Amperometric response of DA loaded NdFeO3/SPCE and successive addition of a KCl, b NaCl, c glucose, d uric acid, and e and folic acid; 100 μM for each in 0.1 M PBS solution

It has been evidenced that there is no significant change in the current response for 0.2 mM DA in the presence of 0.1 mM of K+, Na+, glucose, uric acid, and folic acid, demonstrating that the fabricated electrode is selective toward the determination of DA in the presence of other potential interferents at physiological concentrations or more.

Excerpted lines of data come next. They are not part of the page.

File: src/rtl/intmask_ctrl.sv
module intmask_ctrl (
  input  logic       clk,
  input  logic       rst_n,
  input  logic       wr_stb,
  input  logic [7:0] wr_data,
  input  logic       rd_stb,
  output logic [7:0] rd_data,
  input  logic       ser_in,
  output logic       ser_out,
  input  logic       irq_hi,
  input  logic       irq_mid,
  input  logic       irq_lo,
  input  logic       ei_stb,
  input  logic       di_stb,
  input  logic       ack,
  output logic       irq,
  output logic [2:0] irq_code
);
  logic [2:0] mask_q;
  logic       en_q, lat_q, hi_d, sod_q;

  wire [2:0] pend = {lat_q, irq_mid, irq_lo};
  wire [2:0] live = pend & ~mask_q;

  assign irq = en_q & (|live);

  always_comb begin
    irq_code = 3'b000;
    if (en_q) begin
      if (live[2])      irq_code = 3'b100;
      else if (live[1]) irq_code = 3'b010;
      else if (live[0]) irq_code = 3'b001;
    end
  end

  wire lat_clr = (wr_stb & wr_data[4]) | (ack & irq_code[2]);
  wire hi_rise = irq_hi & ~hi_d;

  always_ff @(posedge clk) begin
    if (!rst_n) begin
      mask_q <= 3'b111;
      en_q   <= 1'b0;
      lat_q  <= 1'b0;
      hi_d   <= 1'b0;
      sod_q  <= 1'b0;
    end else begin
      hi_d <= irq_hi;
      if (lat_clr)      lat_q <= 1'b0;
      else if (hi_rise) lat_q <= 1'b1;
      if (ack | di_stb) en_q <= 1'b0;
      else if (ei_stb)  en_q <= 1'b1;
      if (wr_stb && wr_data[3]) mask_q <= wr_data[2:0];
      if (wr_stb && wr_data[6]) sod_q  <= wr_data[7];
    end
  end

  assign ser_out = sod_q;
  assign rd_data = rd_stb ? {ser_in, pend, en_q, mask_q} : 8'h00;
endmodule

File: config.mk
export PLATFORM = sky130hd
export DESIGN_NAME = intmask_ctrl
export DESIGN_NICKNAME = d
export VERILOG_FILES = /design/src/rtl/intmask_ctrl.sv
export SDC_FILE = /design/constraint.sdc
export NUM_CORES = 1
export LEC_CHECK = 0
export BUFFER_PORTS_ARGS = -buffer_cell sky130_fd_sc_hd__clkbuf_2
export CELL_PAD_IN_SITES_DETAIL_PLACEMENT = 1
export CELL_PAD_IN_SITES_GLOBAL_PLACEMENT = 2
export CORE_UTILIZATION = 21
export CTS_BUF_LIST = sky130_fd_sc_hd__clkbuf_8
export DETAILED_ROUTE_END_ITERATION = 16
export PLACE_DENSITY = 0.83
export SYNTH_ARGS = -nofsm -noshare
export SYNTH_HDL_FRONTEND = slang
export SYNTH_SLANG_ARGS = --single-unit
export TNS_END_PERCENT = 10
File: constraint.sdc
create_clock -name clk -period 1.75 [get_ports clk]
set_clock_uncertainty 0.1 [all_clocks]
set_input_delay 0.2625 -clock clk [delete_from_list [all_inputs] [get_ports clk]]
set_output_delay 0.2625 -clock clk [all_outputs]
set_load 0.005 [all_outputs]
* Word-level counts from Yosys, hierarchy flattened
Index checks and enable logic that the tools add are counted.
** Word-level totals
- Logic and storage cells :: 25
- Bits of input ports :: 19
- Register bits after elaboration :: 7
- Output and inout port bits :: 13
** Cells by class
- Bitwise logic cells :: 10
- Mux-type cells :: 5
- Reductions and logical operators :: 5
** Operators by type and width (count)
- 8-bit two-way mux :: 1
- 3-bit two-way mux :: 2
- 1-bit AND :: 4
- 2-bit OR reduction :: 2
- 3-bit AND :: 1
- 3-bit NOT :: 1
- 3-bit OR reduction :: 1
- 1-bit logical AND :: 2
- 2-bit two-way mux :: 1
- 1-bit NOT :: 2
- 1-bit OR :: 2
- 1-bit two-way mux :: 1

* Logic depth before layout (Yosys ltp)
Gate-level depths: netlist (run 1).
- Word-level depth :: 9
- Gate-level depth with buffers :: 2
- Gate-level depth less buffers :: 2

* Least setup slack after synthesis (run 1)
No wires, ideal clock.
- Kind :: register to output
- Start point :: reg lat_q
- End point :: out irq_code[0]
- Buffers on the path :: 0
- Path slack :: 0.677 ns
- Required time :: 1.387 ns
- Arrival :: 0.711 ns
- Stages on the path, launching flop included :: 3
- Cell sequence :: dfxtp_1 > nor2b_4 > nor4bb_2
** On the way
- Cells in the longest elaborated chain, start to end :: 3
** RTL lines
- start: declaration :: line 20 : logic en_q, lat_q, hi_d, sod_q;
- start signal: assignment :: line 43 : lat_q <= 1'b0;
- start signal: assignment :: line 48 : if (lat_clr) lat_q <= 1'b0;
- start signal: assignment :: line 49 : else if (hi_rise) lat_q <= 1'b1;
- 3-bit AND :: line 23 : wire [2:0] live = pend & ~mask_q;
- 3-bit two-way mux :: line 30 : if (live[2]) irq_code = 3'b100;
- 3-bit two-way mux :: line 29 : if (en_q) begin
- end: declaration :: line 17 : output logic [2:0] irq_code
No other way between the ends.

* Worst setup path after layout (run 1)
- Start point :: reg mask_q[0]
- End point :: out irq_code[0]
** On the way
- Cells in the longest elaborated chain, start to end :: 6
** RTL lines
- start: declaration :: line 19 : logic [2:0] mask_q;
- start signal: assignment :: line 52 : if (wr_stb && wr_data[3]) mask_q <= wr_data[2:0];
- 3-bit NOT :: line 23
- 3-bit AND :: line 23
- 1-bit two-way mux :: line 32 : else if (live[0]) irq_code = 3'b001;
- 2-bit two-way mux :: line 31 : else if (live[1]) irq_code = 3'b010;
- 3-bit two-way mux :: line 30
- 3-bit two-way mux :: line 29
No other way between the ends.

==> results.md, run 1 <==
- The post-synthesis async set-or-reset flop share is 0%.
- Data on the critical path arrives at its endpoint at roughly 1.1 ns.
- The worst setup path startpoint is mask_q[0].
- The I/O pin count is 32.
- After synthesis, the mean cell area works out to 9.61 um^2.
- The number of max-cap violations is 0.
- The number of buffers between clock root and the deepest sink is 2.
- The largest net degree at the start of global routing is 10.
- The global-route total usage across every layer is between 10% and 20%.
- The total inserted antenna cells is 0.
- Relative to the synthesized area, the layout overhead comes to 57.5%.
- The final hold violation count is 0.
- The worst setup path is captured at an output pin.
- The worst setup path is launched from a flip-flop.
- The prevailing post-synth register cell is sky130_fd_sc_hd__dfxtp_1.
- In this run the cell area of the synthesized design comes to around 390 um^2.
- At the pin with the least slew margin, the transition time is between 0.2 and 0.25 ns.
- In the routed layout, each cell is associated on average with a via count of ~4.3.
- The starting utilization of the core area is between 20% and 30%.
- The tree is rooted in a sky130_fd_sc_hd__clkbuf_8.
- The worst hold margin is between 0.1 and 0.15 ns.
- The cell with the most instances after synthesis is sky130_fd_sc_hd__and2_1.
- The number of pins with negative max-slew slack in the final report is 0.
- The die outline height is ~45 um.
- In this run the most critical hold path is launched from di_stb.
- The number of global-route vias before repair is 350.
- The number of antenna violations at the first check in global routing was 0.
- The DRC violation total after the first TritonRoute iteration is 1.
- Once layout is complete, the utilization of the core stands at a little over a third.
- The DRC violations left is 0.
- After technology mapping, the gate count stands at just over 40.
- In this run the critical register-to-register path is launched from mask_q[2].
- The kind of critical path is flip-flop to output pin.
- The core region area is around 1700 um^2.
- The internal portion of the total power is between 0.3 and 0.4 mW.
- Sorting the synthesized cells by area gives the leading types as sky130_fd_sc_hd__dfxtp_1 36%, sky130_fd_sc_hd__and2_1 13%, sky130_fd_sc_hd__and3b_1 8.9%, sky130_fd_sc_hd__nor4bb_2 4.1%, sky130_fd_sc_hd__a21oi_1 3.8%.
- At the placement stage, the worst setup path has a slack of between 0.4 and 0.5 ns.
- The total number of vias is around 430.
- The count of nets left with antenna violations once routing finished came out at 0.
- After detailed routing, the average wire length per cell comes to between 9 and 10 um.
- The worst relative slew slack is 83.9%.
- TritonCTS created 3 clock buffers.
- The fraction of synthesized cell area taken by the top area cell type is 35.6%.
- Once the clock tree was built, the resizer swapped 0 gates to a different size.
- The number of nets in the layout is 95.
- Synthesis produced a netlist with a net count of 60.
- The highest clock frequency the design can meet is 684 MHz.
- The die area is just over 2000 um^2.
- Clock-pin slew was measured on the worst setup and hold paths at 0.04 ns.
- Sequential cells were found to cover a little over a third of the synthesized design area.
- The first TritonRoute pass finished after 2 iterations.
- The number of clock sinks is 7.
- The register bit total from synthesis is 7.
- The half-perimeter wire length of the detailed placement result is about 800 um.
- The period utilization is roughly 84%.
- The final global-route overflow total is 0.
- The number of flops mapped to enable cells by yosys is 0.
- The number of placement rows is 15.
- For the worst setup path, the data required time is 1.39 ns.
- The tightest min-delay check is of the input pin to flip-flop type.
- Sequential cells burn about 38% of the power.
- The clock insertion delay at the later pin of the skew report is between 0.2 and 0.25 ns.
- The number of setup buffers added after CTS is 0.
- The hold buffer count at CTS is 0.
- The netlist uses 19 different library cells.
- The dominant cell type by area after synthesis is sky130_fd_sc_hd__dfxtp_1.
- The critical-path maximum fanout is 3.
- Per report_power, the combinational group accounts for 13.9% of the total.
- The routability congestion estimate is slightly below 0.6.
- The leakage power summed over all cells is between 0.3 and 0.4 nW.
- In this run the power density over the cells is 749 nW/um^2.
- The share of total power dissipated in the clock network is between 40% and 50%.
- Setup violations remaining at the end of the flow were counted as 0.
- The first global-routing pass estimated 1.49 mm of wire.
- The flow ran to the end, and the final reports show no timing, DRC or antenna violations.
- The synthesis warning total is 0.
- Setup repair after global routing left no endpoint under its margin.
- Overall power consumption after layout is estimated at ~0.46 mW.
- The width of the die is 45.3 um.
- CTS built an H-tree with a depth of 1.
- The number of buffers inserted by port buffering is 30.
- In this run switching power makes up 22.9% of total power.
- The final wirelength is slightly below 1 mm.
- The analysis attributes to net switching a power of around 0.11 mW.
- The CTS tree is yes.
- The post-route setup TNS is 0 ns.
- The least setup slack across all paths after layout is 0.289 ns.
- Across the VDD grid, the largest voltage drop is 397 uV.
- The fraction of layout cells with a size suffix above 1 is 52.0%.
- By count the netlist is led by 8 x sky130_fd_sc_hd__and2_1, 7 x sky130_fd_sc_hd__dfxtp_1, 4 x sky130_fd_sc_hd__and3b_1, 3 x sky130_fd_sc_hd__a21oi_1, 3 x sky130_fd_sc_hd__o21ai_1.
- The final period demand of the worst path is between 1 and 1.5 ns.
-- area by class of cell --
type,instances,area (um^2)
clock buffers,3,41.3
clock inverters,1,3.75
fillers,220,1120
multi-input cells,34,254
flip-flops and latches,7,140
well taps,25,31.3
repair buffers,30,150
-- layer usage --
| layer | GRT usage, % | vias up | wire [um] |
|---|---|---|---|
| met3 | 6.00 | 2 | 109 |
| met5 | 0 | - | 0 |
| met1 | 11.9 | 186 | 455 |
| li1 | - | 215 | - |
| met2 | 15.7 | 26 | 403 |
| met4 | 5.45 | 0 | 13 |
-- power groups by stage --
stage	sequential (mW)	combinational, mW	clock [mW]
after floorplan	0.176	0.0265	0
after global placement	0.177	0.0640	0
after detailed placement	0.177	0.0657	0
after CTS	0.175	0.0660	0.230
after global routing	0.176	0.0729	0.244
final	0.174	0.0646	0.226
-- final timing paths --
check	endpoint	slack, ns	cells after the start
setup / recovery	irq_code[0]	0.29	3
hold / removal	en_q	0.10	2
hold reg to reg	mask_q[1]	0.43	2
setup reg to reg	lat_q	0.86	2
-- layout by cell type (no fill, tap or decap), drive strengths merged --
cell type	count
nand2	1
and3b	4
nor2b	4
nor2	1
nand4b	1
a21oi	3
o21ai	3
and2	10
nor4b	1
inv	1
a21boi	1
dfxtp	7
o31a	1
clkbuf	33
and3	1
o2111a	1
nor4bb	1
o21a	1
-- per-stage QoR --
stage                     cell area (um^2)  cells
final                                  621    100
after global routing                   621    100
after CTS                              621    100
after detailed placement               576     96
after global placement                 576     96
after floorplan                        394     41
-- kinds of logic (layout without fill, tap and decap cells) --
| family | Yosys count | count (layout) | share of synthesized area, % |
|---|---|---|---|
| and+or+nand+nor | 24 | 24 | 47.9 |
| AOI/OAI and AO/OA | 10 | 10 | 16.5 |
| buffers and inverters | 0 | 34 | 0 |
| DFF | 7 | 7 | 35.6 |
-- flip-flops by register name, summed over array words and instances, names as in the netlist --
| register | cells |
|---|---|
| en_q | 1 |
| hi_d | 1 |
| lat_q | 1 |
| mask_q | 3 |
| ser_out | 1 |
-- worst max-delay path, stage by stage (launching register included) --
cell and delay [ns]:
sky130_fd_sc_hd__dfxtp_1 0.32, sky130_fd_sc_hd__nor2b_2 0.12, sky130_fd_sc_hd__nor4bb_2 0.27, sky130_fd_sc_hd__clkbuf_2 0.15
(Power assumes the default switching activity.)
==> inputs of run 2 (changes only) <==
--- a/config.mk
+++ b/config.mk
@@ -8,10 +8,10 @@
 export BUFFER_PORTS_ARGS = -buffer_cell sky130_fd_sc_hd__clkbuf_2
 export CELL_PAD_IN_SITES_DETAIL_PLACEMENT = 1
 export CELL_PAD_IN_SITES_GLOBAL_PLACEMENT = 2
-export CORE_UTILIZATION = 21
+export CORE_UTILIZATION = 20
 export CTS_BUF_LIST = sky130_fd_sc_hd__clkbuf_8
 export DETAILED_ROUTE_END_ITERATION = 16
-export PLACE_DENSITY = 0.83
+export PLACE_DENSITY = 0.79
 export SYNTH_ARGS = -nofsm -noshare
 export SYNTH_HDL_FRONTEND = slang
 export SYNTH_SLANG_ARGS = --single-unit
==> constraint.sdc (replaced) <==
create_clock -name clk -period 1.4 [get_ports clk]
set_clock_uncertainty 0.1 [all_clocks]
set_input_delay 0.21 -clock clk [delete_from_list [all_inputs] [get_ports clk]]
set_output_delay 0.21 -clock clk [all_outputs]
set_load 0.005 [all_outputs]
==> results.md, run 2 (synthesized netlist as in run 1, its figures left out) <==
- The vias per cell was 4.38 (+2.0%).
- The number of global-route vias before repair is 407 (+16%).
- The flow ran to the end, and the final reports show no timing, DRC or antenna violations.
- The global-route total usage across every layer is 10.9% (+0.37 points).
- The number of buffers inserted by port buffering is 30 (unchanged).
- The routability congestion estimate is 0.601 (+1.1%).
- The DRC violation total after the first TritonRoute iteration is 8 (+7).
- The cell area after layout is 636 um^2 (+2.4%).
- The total number of vias is 442 (+3.0%).
- The area growth from synthesis to layout is 61.3%.
- The final hold violation count is 0 (unchanged).
- The hold buffer count at CTS came to 0 (unchanged).
- The power consumption is 0.579 mW (+25%).
- The worst setup path is launched from a flip-flop.
- The half-perimeter wire length of the detailed placement result is 840 um (+4.6%).
- In the finished design, the share of the clock period the worst path needs comes to between 90% and 100%.
- The routed length per placed instance came to 10.2 um (+4.3%).
- The total iterations of the first detailed-routing run is 3 (+1).
- The die outline height is 46.4 um (+2.4%).
- The endpoint with the worst hold slack is en_q.
- The final period demand of the worst path is approximately 1.4 ns.
- The number of fillers in the final layout was 229 (+4.1%).
- The transition time at the pin with the least slew margin is 0.191 ns (-0.0499 ns).
- The post-placement cell count is 96 (unchanged).
- The register containing the most flip-flops in the final layout is mask_q.
- The worst relative slew slack was 87.1% (+3.2 points).
- The flip-flop count of the largest register, all copies and words added is 3 (unchanged).
- The filler-free cell count of the finished design is 101 (+1.0%).
- The register clock-pin slew on the reported worst setup and hold paths is 0.04 ns (about the same).
- The library cell used most frequently in the layout, excluding fill and tap cells, is sky130_fd_sc_hd__clkbuf_2.
- The wire length of the first global-routing pass is 1.69 mm (+13%).
- The fraction of layout cells with a size suffix above 1 is 59.2% (+7.2 points).
- The worst endpoint data arrival time is 1.06 ns (-0.04 ns).
- The number of clock sinks is 7 (unchanged).
- The path category of the worst min-delay check is input pin to flip-flop.
- The die area is 2150 um^2 (+4.8%).
- The number of max-cap violations is 0 (unchanged).
- The endpoint identified for the worst register-to-register timing path is lat_q.
- The maximum vdd drop is 408 uV (+2.7%).
- STA classifies the critical path endpoint as an output pin.
- In this run the critical register-to-register path is launched from lat_q.
- The cell area power density is 912 nW/um^2 (+22%).
- The leakage power summed over all cells is 0.317 nW (+2.3%).
- The number of buffers between clock root and the deepest sink is 2 (unchanged).
- The number of pins with negative max-slew slack in the final report is 0 (unchanged).
- The least setup slack across all paths after layout was 0.0308 ns (-0.258 ns).
- The I/O pin count was 32 (unchanged).
- The starting utilization of the core area is 22.1% (-0.48 points).
- The final global-route overflow total is 0 (unchanged).
- The placed instance area was 576 um^2 (unchanged).
- The reg-to-reg setup timing slack was 0.51 ns (-0.35 ns).
- The kind of critical path is flip-flop to output pin.
- The number of placement rows was 15 (unchanged).
- Leaving out fill and tap cells, the most frequent cells in the layout are 29 x sky130_fd_sc_hd__clkbuf_2, 8 x sky130_fd_sc_hd__and2_1, 4 x sky130_fd_sc_hd__and3b_1, 4 x sky130_fd_sc_hd__dfxtp_2.
- The number of levels in the clock H-tree is 1 (unchanged).
- The core region area came to 1780 um^2 (+2.2%).
- The worst endpoint required time came to 1.09 ns (-0.30 ns).
- Setup repair after global routing left no endpoint under its margin.
- The worst setup slack after placement is 0.207 ns (-0.253 ns).
- The number of antenna violations at the first check in global routing came to 0 (unchanged).
- The DRC violations left came to 0 (unchanged).
- The worst hold path begins at di_stb.
- The cell depth of the worst hold path is 2 (unchanged).
- The tree is rooted in a sky130_fd_sc_hd__clkbuf_8.
- The width of the die was 46.4 um (+2.4%).
- Static timing analysis puts the maximum clock frequency at about 730 MHz.
- The number of nets with antenna violations after detailed routing is 0 (unchanged).
- The final wirelength came to 1.03 mm (+5.3%).
- The final setup violation count was 0 (unchanged).
- The largest net degree at the start of global routing is 10 (unchanged).
- The total inserted antenna cells is 0 (unchanged).
- TritonCTS built the clock tree.
- The critical-path maximum fanout is 4 (+1).
- The post-route setup TNS is 0 ns (unchanged).
- The number of nets in the layout is 96 (+1.1%).
- The length in cells of the worst reg-to-reg path is 3 (+1).
- The number of buffers created by CTS is 3 (unchanged).
- The clock insertion delay at the later pin of the skew report came to 0.22 ns (about the same).
-- run 2: cell count changes in the layout (fill, tap and decap cells not counted) --
cell	previous run	this run
sky130_fd_sc_hd__dfxtp_1	7	3
sky130_fd_sc_hd__dfxtp_2	0	4
sky130_fd_sc_hd__buf_2	0	1
sky130_fd_sc_hd__buf_4	0	1
sky130_fd_sc_hd__clkbuf_2	30	29
sky130_fd_sc_hd__nor2b_1	2	1
sky130_fd_sc_hd__nor2b_2	1	2
-- run 2: worst max-delay path by stage --
stage | start | to | slack [ns]
after floorplan | lat_q | irq_code[0] | 0.38
after global placement | irq_mid | irq_code[0] | 0.21
after global routing | lat_q | irq | 0.006
final | lat_q | irq_code[0] | 0.03
after detailed placement | irq_mid | irq_code[0] | 0.21
after CTS | mask_q[1] | irq_code[1] | 0.01
-- run 2: critical path: stages (launching register included) --
cell	delay, ns
sky130_fd_sc_hd__dfxtp_2	0.32
sky130_fd_sc_hd__nor2b_4	0.13
sky130_fd_sc_hd__nor4bb_2	0.24
sky130_fd_sc_hd__buf_2	0.15
-- run 2: metrics by stage --
stage,utilization (%),hold slack [ns]
global placement,32.3,0.287
floorplan,-,0.181
detailed placement,32.3,0.286
finish,35.6,0.0443
CTS,35.5,0.0435
global route,35.6,0.0435
-- run 2: report_power, final --
| group | internal (mW) | switching (mW) |
|---|---|---|
| combinational | 0.0505 | 0.0341 |
| clock | 0.190 | 0.0867 |
| sequential | 0.211 | 0.00747 |
-- run 2: timing repair --
item / 4_1_cts / 5_1_grt
resized for setup: 4 / 2
buffers inserted: 1 / 0
setup endpoints to repair: 2 / 3
pin swaps: 1 / 0
-- run 2: metal layers --
layer	GRT usage [%]	vias to the layer above	part of all wire (%)
met5	0	-	0
met4	3.53	0	0
met3	2.75	0	9.5
met2	18.9	23	45
met1	12.9	202	45
li1	-	217	-
-- run 2: final cells by class --
class                   count  area, um^2  share of cell area (%)
clock buffers               3        41.3                    6.50
flip-flops and latches      7         145                    22.8
well taps                  25        31.3                    4.92
clock inverters             1        3.75                   0.591
multi-input cells          34         256                    40.4
repair buffers             31         158                    24.8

At last, we performed the analysis of dopamine in a urine sample by using the standard addition method. As electrode fouling and/or other unwanted effects can occur when performing tests with pure real samples, urine sample was diluted ten times, then a known quantity of dopamine was added. The recovery of the spiked samples ranged between 97.7 and 102.7%, indicating that the detection of dopamine by this procedure is free from interferences present in the urine sample matrix. The relative standard deviation (n = 3) is below 3.7%, which can be considered compatible with a practical use of the sensor for real samples analysis.

Conclusion

We have presented here a very simple electrochemical sensor, consisting of a commercial three electrode planar platform modified by depositing NdFeO3 NPS on the working electrode. The fabrication of the sensor ensures reliable and fast production. From the electroanalytical results, NdFeO3 modified electrode shows better performances with respect to the bare electrode and to other perovskite-based sensors reported in the literature. The NdFeO3 modified sensor shows also significant effectiveness toward the simultaneous determination of DA and UA. In summary, we demonstrated the utility of the proposed NdFeO3 perovskite material as a modifier for fabricating enzyme-free electrochemical sensors, which could have significant advantages looking at their electroanalytical applications for monitoring biochemical substances.